┌──
===== src/rtl/pipe_ctrl.sv =====
`default_nettype none
// ============================================================================
// Module   : pipe_ctrl
// Purpose  : Hazard/exception controller for a five-stage pipeline.
//            Generates stall/bubble/set_cc controls, tracks a RUN/DRAIN/
//            HALTED state, and keeps saturating cycle and retire counters.
// Revision : 1.0 - initial release
// ============================================================================
module pipe_ctrl #(
  parameter int CNT_W = 32
) (
  input  logic             clk,
  input  logic             reset,
  input  logic [3:0]       D_icode,
  input  logic [3:0]       d_srcA,
  input  logic [3:0]       d_srcB,
  input  logic [3:0]       E_icode,
  input  logic [3:0]       E_dstM,
  input  logic             e_Cnd,
  input  logic [3:0]       M_icode,
  input  logic [2:0]       m_stat,
  input  logic [2:0]       W_stat,
  input  logic [3:0]       W_icode,
  output logic             F_stall,
  output logic             D_stall,
  output logic             D_bubble,
  output logic             E_bubble,
  output logic             M_bubble,
  output logic             W_stall,
  output logic             set_cc,
  output logic [1:0]       pstate,
  output logic             halted,
  output logic [2:0]       halt_code,
  output logic [CNT_W-1:0] cycle_cnt,
  output logic [CNT_W-1:0] retire_cnt
);

  localparam logic [3:0] I_HALT   = 4'd0;
  localparam logic [3:0] I_NOP    = 4'd1;
  localparam logic [3:0] I_MRMOVQ = 4'd5;
  localparam logic [3:0] I_OPQ    = 4'd6;
  localparam logic [3:0] I_JXX    = 4'd7;
  localparam logic [3:0] I_RET    = 4'd9;
  localparam logic [3:0] I_POPQ   = 4'd11;
  localparam logic [3:0] RNONE    = 4'd15;
  localparam logic [2:0] S_AOK    = 3'd1;
  localparam logic [2:0] S_ADR    = 3'd2;
  localparam logic [2:0] S_INS    = 3'd3;
  localparam logic [2:0] S_HLT    = 3'd4;

  typedef enum logic [1:0] {
    RUN     = 2'd0,
    DRAIN   = 2'd1,
    HALTED  = 2'd2,
    ILLEGAL = 2'd3
  } state_t;

  state_t state;

  function automatic logic exc(input logic [2:0] s);
    return (s == S_ADR) || (s == S_INS) || (s == S_HLT);
  endfunction

  logic loaduse, retp, mispred, m_exc, w_exc;

  assign loaduse = ((E_icode == I_MRMOVQ) || (E_icode == I_POPQ)) &&
                   (E_dstM != RNONE) &&
                   ((E_dstM == d_srcA) || (E_dstM == d_srcB));
  assign retp    = (D_icode == I_RET) || (E_icode == I_RET) || (M_icode == I_RET);
  assign mispred = (E_icode == I_JXX) && !e_Cnd;
  assign m_exc   = exc(m_stat);
  assign w_exc   = exc(W_stat);

  // Pipeline register controls; HALTED freezes fetch/decode/writeback.
  always_comb begin
    F_stall  = loaduse | retp;
    D_stall  = loaduse;
    D_bubble = mispred | (retp & ~loaduse);
    E_bubble = mispred | loaduse;
    M_bubble = m_exc | w_exc;
    W_stall  = w_exc;
    set_cc   = (E_icode == I_OPQ) & ~m_exc & ~w_exc & (state == RUN);
    if (state == HALTED) begin
      F_stall  = 1'b1;
      D_stall  = 1'b1;
      D_bubble = 1'b0;
      E_bubble = 1'b0;
      M_bubble = 1'b0;
      W_stall  = 1'b1;
      set_cc   = 1'b0;
    end
  end

  // Controller state machine with registered halted flag and halt status.
  always_ff @(posedge clk) begin
    if (reset) begin
      state     <= RUN;
      halted    <= 1'b0;
      halt_code <= S_AOK;
    end else begin
      case (state)
        RUN: begin
          if (w_exc) begin
            state     <= HALTED;
            halted    <= 1'b1;
            halt_code <= W_stat;
          end else if (m_exc) begin
            state <= DRAIN;
          end
        end
        DRAIN: begin
          if (w_exc) begin
            state     <= HALTED;
            halted    <= 1'b1;
            halt_code <= W_stat;
          end
        end
        HALTED: begin
          state  <= HALTED;
          halted <= 1'b1;
        end
        default: begin
          state  <= RUN;
          halted <= 1'b0;
        end
      endcase
    end
  end

  assign pstate = state;

  // Saturating cycle and retire counters, frozen while halted.
  always_ff @(posedge clk) begin
    if (reset) begin
      cycle_cnt  <= '0;
      retire_cnt <= '0;
    end else if (state != HALTED) begin
      if (cycle_cnt != '1)
        cycle_cnt <= cycle_cnt + CNT_W'(1);
      if ((W_stat == S_AOK) && (W_icode != I_NOP) && (W_icode != I_HALT) &&
          !W_stall && (retire_cnt != '1))
        retire_cnt <= retire_cnt + CNT_W'(1);
    end
  end

endmodule
`default_nettype wire


===== config.mk =====
export PLATFORM = sky130hd
export DESIGN_NAME = pipe_ctrl
export DESIGN_NICKNAME = d
export VERILOG_FILES = /design/src/rtl/pipe_ctrl.sv
export SDC_FILE = /design/constraint.sdc
export NUM_CORES = 1
export LEC_CHECK = 0
export CAP_MARGIN = 20
export CELL_PAD_IN_SITES_DETAIL_PLACEMENT = 2
export CELL_PAD_IN_SITES_GLOBAL_PLACEMENT = 2
export CORE_MARGIN = 4
export CORE_UTILIZATION = 29
export DETAILED_ROUTE_END_ITERATION = 16
export PLACE_DENSITY_LB_ADDON = 0.1
export SKIP_CTS_REPAIR_TIMING = 1
export SLEW_MARGIN = 0
export SYNTH_ARGS = -nofsm -noshare
export SYNTH_HDL_FRONTEND = slang
export SYNTH_SLANG_ARGS = --single-unit
export TNS_END_PERCENT = 30

===== constraint.sdc =====
create_clock -name clk -period 5.4 [get_ports clk]
set_input_delay 1.08 -clock clk [delete_from_list [all_inputs] [get_ports clk]]
set_output_delay 1.08 -clock clk [all_outputs]
set_load 0.1 [all_outputs]

# Word-level counts from Yosys, hierarchy flattened
# Cells that the tools add are included.
[totals]
reg_bits = 70
input_bits = 37
wordCells = 81
[classes]
add_sub_neg = 2
n_eq_ne = 26
muxes = 13
bitwise_logic = 11
n_reduce_logical = 24
[op_table]
columns = ["op", "n"]
rows = [
  ["adder 32 x 1 -> 32 bit, second input constant", 2],
  ["!= test 32 bit, second input constant", 2],
  ["== test 4 bit, second input constant", 4],
  ["== test 3 x 2 -> 1 bit, second input constant", 4],
  ["== test 4 x 3 -> 1 bit, second input constant", 3],
  ["== test 4 bit", 2],
  ["logical OR 1 bit", 8],
  ["2-to-1 mux 1 bit", 8],
  ["AND reduction 2 bit", 4],
  ["logical AND 1 bit", 7],
  ["== test 3 bit, second input constant", 2],
  ["2-to-1 mux 2 bit", 3],
  ["case mux 2 bit (3 select lines)", 1],
  ["bitwise AND 1 bit", 4],
  ["!= test 2 bit, second input constant", 2],
  ["!= test 4 x 1 -> 1 bit, second input constant", 1],
  ["!= test 4 bit, second input constant", 1],
  ["bitwise OR 1 bit", 4],
  ["nonzero test 4 bit", 1],
  ["== test 3 x 1 -> 1 bit, second input constant", 1],
  ["!= test 3 bit, second input constant", 1],
  ["inverter 1 bit", 3],
  ["== test 2 x 1 -> 1 bit, second input constant", 1],
  ["== test 2 bit, second input constant", 1],
  ["other kinds (5)", 6],
]

# Longest topological paths before layout
# Gate-level depths: netlist (run 1).
[logic_depth]
depth_word = 8
ltp_mapped = 9
ltp_nobuf = 7

# Least setup slack after synthesis (run 1)
# No wires, ideal clock.
[synth_timing]
kind = "reg-to-output"
startpoint = "register state[0] (netlist: pstate[0])"
endpoint = "output port D_bubble"
arrival_ns = 4.421
slack_ns = -0.101
path_stages_with_launch = 7
path_buffers = 1
path_cell_list = "dfxtp_1 > inv_1 > ha_1 > clkbuf_1 > nor2_1 > inv_1 > o21ai_0"
[synth_via]
elab_chain_len = 2
[synth_lines]
columns = ["item", "line", "source"]
rows = [
  ["from (decl)", "58", "state_t state;"],
  ["from (signal assigned)", "97", "state <= RUN;"],
  ["from (signal assigned)", "104", "state <= HALTED;"],
  ["from (signal assigned)", "108", "state <= DRAIN;"],
  ["== test 2 bit", "83", "if (state == HALTED) begin"],
  ["2-to-1 mux 1 bit", "83", ""],
  ["to (decl)", "26", "output logic D_bubble,"],
]
# Every way passes these cells.

# Worst setup path after layout (run 1)
[layout_timing]
startpoint = "input port W_stat[2]"
endpoint = "output port W_stall"
[layout_via]
elab_chain_len = 4
[layout_lines]
columns = ["item", "line", "source"]
rows = [
  ["from (decl)", "22", "input logic [2:0] W_stat,"],
  ["== test 3 x 2 -> 1 bit", "61", "return (s == S_ADR) || (s == S_INS) || (s == S_HLT);"],
  ["logical OR 1 bit", "61", ""],
  ["logical OR 1 bit *", "61", ""],
  ["2-to-1 mux 1 bit *", "83", ""],
  ["to (decl)", "29", "output logic W_stall,"],
]
# Every way passes the cells marked *; elsewhere a longest branch is shown, timed or not.

==> impl_table.tex, run 1 <==
\begin{tabular}{lr}
\hline
Metric & Value \\
\hline
\multicolumn{2}{l}{\textbf{CTS}} \\
\quad H-Tree Depth & 3 \\
\quad Worst skew pair latency & 0.34 ns \\
\quad Buffer cell driving the clock tree root & clkbuf\_16 \\
\quad Clock tree from TritonCTS & yes \\
\quad Clock tree sinks & 70 \\
\quad CTS Buf Count & 9 \\
\quad Maximum number of buffers from clock root to sink & 2 \\
\quad Clock transition at the registers of the reported paths & 0.05 ns \\
\multicolumn{2}{l}{\textbf{Critical path}} \\
\quad Endpoint type of the worst setup path & primary output \\
\quad Classification of the worst setup path & primary input to primary output \\
\quad Startpoint of the worst-slack reg-to-reg timing path & pstate[0] \\
\quad Cells traversed along the worst timing path & clkdlybuf4s50\_1, mux2i\_1, nand2b\_1, clkdlybuf4s50\_1 \\
\quad Data required time of the critical path & 4.32 ns \\
\quad Worst reg-to-reg setup slack & 2.57 ns \\
\quad CP Launch Type & primary input \\
\quad Kind of cell adding the most delay to the critical path & buffers and inverters \\
\quad Capture instance of the worst register-to-register path & retire\_cnt[22] \\
\quad Critical Path Slowest Stage Cell & clkdlybuf4s50\_1 \\
\quad Maximum fanout along the worst path & 6 \\
\quad Slowest cell delay on critical path & 0.99 ns \\
\quad Critical path arrival & 3.26 ns \\
\quad WP buf/inv & 2 \\
\quad Crit-path most repeated cell & clkdlybuf4s50\_1 \\
\quad Number of cell instances on the worst register-to-register path & 7 \\
\multicolumn{2}{l}{\textbf{Timing}} \\
\quad Maximum achievable frequency & 0.231 GHz \\
\quad Endpoints failing setup & 0 \\
\quad Final Max Slew Viols & 0 \\
\quad Number of hold violations in the final report & 0 \\
\quad Fin crit period & 4.34 ns \\
\quad Final clock skew & 0.00740 ns \\
\quad Setup repair after global routing missed its margin & no \\
\quad Final period util & 0.803 \\
\quad Worst Max-Slew Pin Slew & 1.01 ns \\
\quad Headroom to the max-slew limit & 0.319 \\
\quad Post-route setup TNS & 0 ns \\
\multicolumn{2}{l}{\textbf{Die}} \\
\quad Number of rows in the core area & 41 \\
\quad Core Box Area & 12800 µm² \\
\quad Top-level I/O count & 114 \\
\quad Die X & 123 µm \\
\quad Die Y-Extent & 123 µm \\
\quad Total die area & 15100 µm² \\
\quad Initial Utilization & 0.299 \\
\multicolumn{2}{l}{\textbf{Final layout}} \\
\quad Final net count & 611 \\
\quad Antenna Cells & 0 \\
\quad Proportion of layout cells with a drive suffix above 1 & 0.0753 \\
\quad Final standard cell area without fillers & 5370 µm² \\
\quad Area growth, synth to finish & 40.4\% \\
\quad Total of fill cells in the finished design & 1431 \\
\multicolumn{2}{l}{\textbf{Place}} \\
\quad Port Buf Inserts & 112 \\
\quad Half-perimeter wire length after detailed placement & 10000 µm \\
\quad Final weighted congestion in routability-driven placement & 0.752 \\
\quad Total cell area at the placement stage & 5050 µm² \\
\multicolumn{2}{l}{\textbf{Global routing}} \\
\quad Maximum number of pins on one net before global-route repair & 49 \\
\quad Via count of the first global-routing pass & 4252 \\
\quad GRT Overall Usage & 0.185 \\
\quad Initial antenna violation count & 0 \\
\quad Highest-utilization routing layer at the global route stage & met2 \\
\quad Remaining global-route overflow & 0 \\
\quad Global-route track usage on met3 & 0.0406 \\
\quad GR met2 Demand/Resource & 0.330 \\
\quad Global routing usage on met1 & 0.216 \\
\quad Wire length of the first global-routing pass & 22000 µm \\
\multicolumn{2}{l}{\textbf{Yosys}} \\
\quad Synthesized area & 3820 µm² \\
\quad Cell type contributing the most total cell area after synthesis & dfxtp\_1 \\
\quad Number of distinct standard cells referenced by the synthesized netlist & 50 \\
\quad Part of the Yosys area used for sequential elements & 0.367 \\
\quad Post-synth EDFFs & 0 \\
\quad Synthesized area divided by synthesized cell count & 8.27 µm² \\
\quad Main area contributors after synthesis & dfxtp\_1 (37\%), a21oi\_1 (7.3\%), or4\_1 (4.9\%) \\
\quad Most common cell in the synthesized netlist & dfxtp\_1 \\
\quad Most numerous cell types in the synthesized netlist & dfxtp\_1 (70), a21oi\_1 (56), nand2\_1 (28), nor2\_1 (27), or3\_1 (27) \\
\quad Commonest register cell after synthesis & dfxtp\_1 \\
\quad Yosys top cell area share & 0.367 \\
\quad Ys Warns & 0 \\
\quad Number of instances in the synthesized netlist & 462 \\
\quad Post-Synthesis Net Count & 506 \\
\quad Async set-or-reset flop fraction in the synthesized netlist & 0 \\
\quad Post-synthesis sequential element count & 70 \\
\multicolumn{2}{l}{\textbf{Route}} \\
\quad Antenna Violating Nets Remaining & 0 \\
\quad Detailed-route DRC error count & 0 \\
\quad DR vias/cell & 5.50 \\
\quad Initial drt markers & 154 \\
\quad Wire length reported by the detailed router & 13700 µm \\
\quad Iteration count of the initial detailed-routing pass & 4 \\
\quad Drt wl/cell & 18.4 µm \\
\quad Via count & 4083 \\
\multicolumn{2}{l}{\textbf{Power}} \\
\quad Total design power & 1.64 mW \\
\quad Ratio of total power to cell area & 305 nW/µm² \\
\quad Worst vdd ir & 0.000129 V \\
\quad Leakage & 1.64 nW \\
\multicolumn{2}{l}{\textbf{Status}} \\
\quad Outcome & finished clean \\
\multicolumn{2}{l}{\textbf{Min path}} \\
\quad Min-Delay Endpoint & retire\_cnt[15] \\
\quad Min-delay worst type & flip-flop to flip-flop \\
\quad Hold path startpoint & retire\_cnt[15] \\
\quad Number of instances on the worst hold path & 2 \\
\multicolumn{2}{l}{\textbf{Flow run}} \\
\quad Number of max-capacitance violations reported & 0 \\
\hline
\end{tabular}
└──
What is required: Could you repeat exactly the lines above from the line with "logic loaduse, retp, mispred, m_exc, w_exc;" up to and including the line with "HALTED freezes fetch/decode/writeback.", and only those?

Task result:
  logic loaduse, retp, mispred, m_exc, w_exc;

  assign loaduse = ((E_icode == I_MRMOVQ) || (E_icode == I_POPQ)) &&
                   (E_dstM != RNONE) &&
                   ((E_dstM == d_srcA) || (E_dstM == d_srcB));
  assign retp    = (D_icode == I_RET) || (E_icode == I_RET) || (M_icode == I_RET);
  assign mispred = (E_icode == I_JXX) && !e_Cnd;
  assign m_exc   = exc(m_stat);
  assign w_exc   = exc(W_stat);

  // Pipeline register controls; HALTED freezes fetch/decode/writeback.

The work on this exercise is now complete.